INVESTIGADORES
CHASSEING Norma Alejandra
congresos y reuniones científicas
Título:
Spontaneous osteoclastogenesis in bone marrow and peripheral blood of advanced breast cancer patients.
Autor/es:
FERNÁNDEZ VALLONE VB; OTAEGUI J; DIMASE F; BATGELJ E; FELDMAN L; BORDENAVE RH; CHASSEING NA
Lugar:
Austin, Texas.
Reunión:
Simposio; 5th Internacional Conference on Mesenchymal and Non Hematopoietic Stem Cells.; 2009
Institución organizadora:
International Society for Cellular Therapy.
Resumen:
Most of advanced breast cancer patients (BCP) develop osteolytic bone metastasis that is a result of an imbalance between osteogenesis and osteoclastogenesis. Previously we found in BCP a decrease of the cloning efficiency of bone marrow (BM)-MSCs and in the osteogenic differentiation compared to healthy volunteers(HV).

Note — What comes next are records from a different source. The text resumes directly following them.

[config.mk]
export PLATFORM = sky130hd
export DESIGN_NAME = branch_outcome_queue_flat
export DESIGN_NICKNAME = d
export VERILOG_FILES = /design/src/rtl/branch_outcome_queue_if.sv /design/src/rtl/branch_outcome_queue.sv /design/src/flat_wrapper.sv
export SDC_FILE = /design/constraint.sdc
export NUM_CORES = 1
export LEC_CHECK = 0
export ABC_AREA = 1
export CAP_MARGIN = 20
export CORE_UTILIZATION = 48
export CTS_CLUSTER_SIZE = 12
export DETAILED_ROUTE_END_ITERATION = 12
export PLACE_DENSITY = 0.81
export SYNTH_ARGS = -nofsm -noshare
export SYNTH_HDL_FRONTEND = slang
export SYNTH_SLANG_ARGS = --single-unit
[constraint.sdc]
create_clock -name clk -period 1.9 [get_ports clk]
set_input_delay 0.38 -clock clk [delete_from_list [all_inputs] [get_ports clk]]
set_output_delay 0.38 -clock clk [all_outputs]
set_load 0.05 [all_outputs]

Osteoblast and MSCs regulate osteoclastogenesis so we studied the osteoclastogenic differentiation of BM-mononuclear cells (MNC) and peripheral blood (PB)-monocytes (Mo) from untreated advanced BCP without bone disease. Moreover we studied the effect of the conditioned medium (CM) of MNC cultures from BM-BCP over the osteoclastogenic differentiation of HV-PB-Mo and evaluated some osteoclastogenic factors. Results: we observed spontaneous osteoclastogenesis (SpOC) in BM-patients (osteoclasts(OC)%= 36.9+/-1.9) non-responsive to VitD3, meanwhile no SpOC was observed in HV (but did respond to Vit D3 OC%=9.8+/-0.6). We also found SpOC in PB, BCP and HV (OC%=25.7+/-0.5 vs 5.9+/-3.5;p=0.002). % of increase by sRANKL: =8.7+/-0.9 and =26.6+/-3.7 (p=0.003). BCP-CM treatment induced osteoclastic differentiation of HV-PB-Mo in similar way to sRANKL (34.6+/-1.9 vs 32.6+/-2.5). OC from patients were of a higher size and number of nucleus/cell. SpOC in BM could be related to the major mRANKL expression observed in MSCs from BM-BCP vs HV(+++vs++), due to the lower OPG levels that MSCs from BM-BCP release during the first 7 days of CFU-F than HV (74.4+/-8.8 vs 172.6+/-48.3 pg/ml, p=0.036). BCP presented significant higher levels of osteoclastogenic factors as GM-CSF (98+/- 4 vs 7.8pg/ml; in 7 days CFU-F CM) and sICAM (230+/-11 vs 170+/-9, in BM-plasma) compared to HV; and lower levels of IL-10 (14+/-2 vs 33+/- 4pg/ml; in BM-plasma) which is anti-osteoclastogenic factor. We cannot discard other soluble factors present in BM-CM that could stimulate the differentiation of GM-progenitors and PB-Mo. Finally PB-SpOC could be related to higher levels of sRANKL and Dkk-1 observed in BCP-PB plasma compared to HV (203 +/-37 vs 78pg/ml and 11,361+/-1,299 vs 7,268+/-1,221;p=0.03). Conclusion: we consider important the study of the osteoclastogenic potential of BM-progenitors and PB-Mo as possible prognostic factor of future bone disorders that may favor the invasion of BCcells into bone.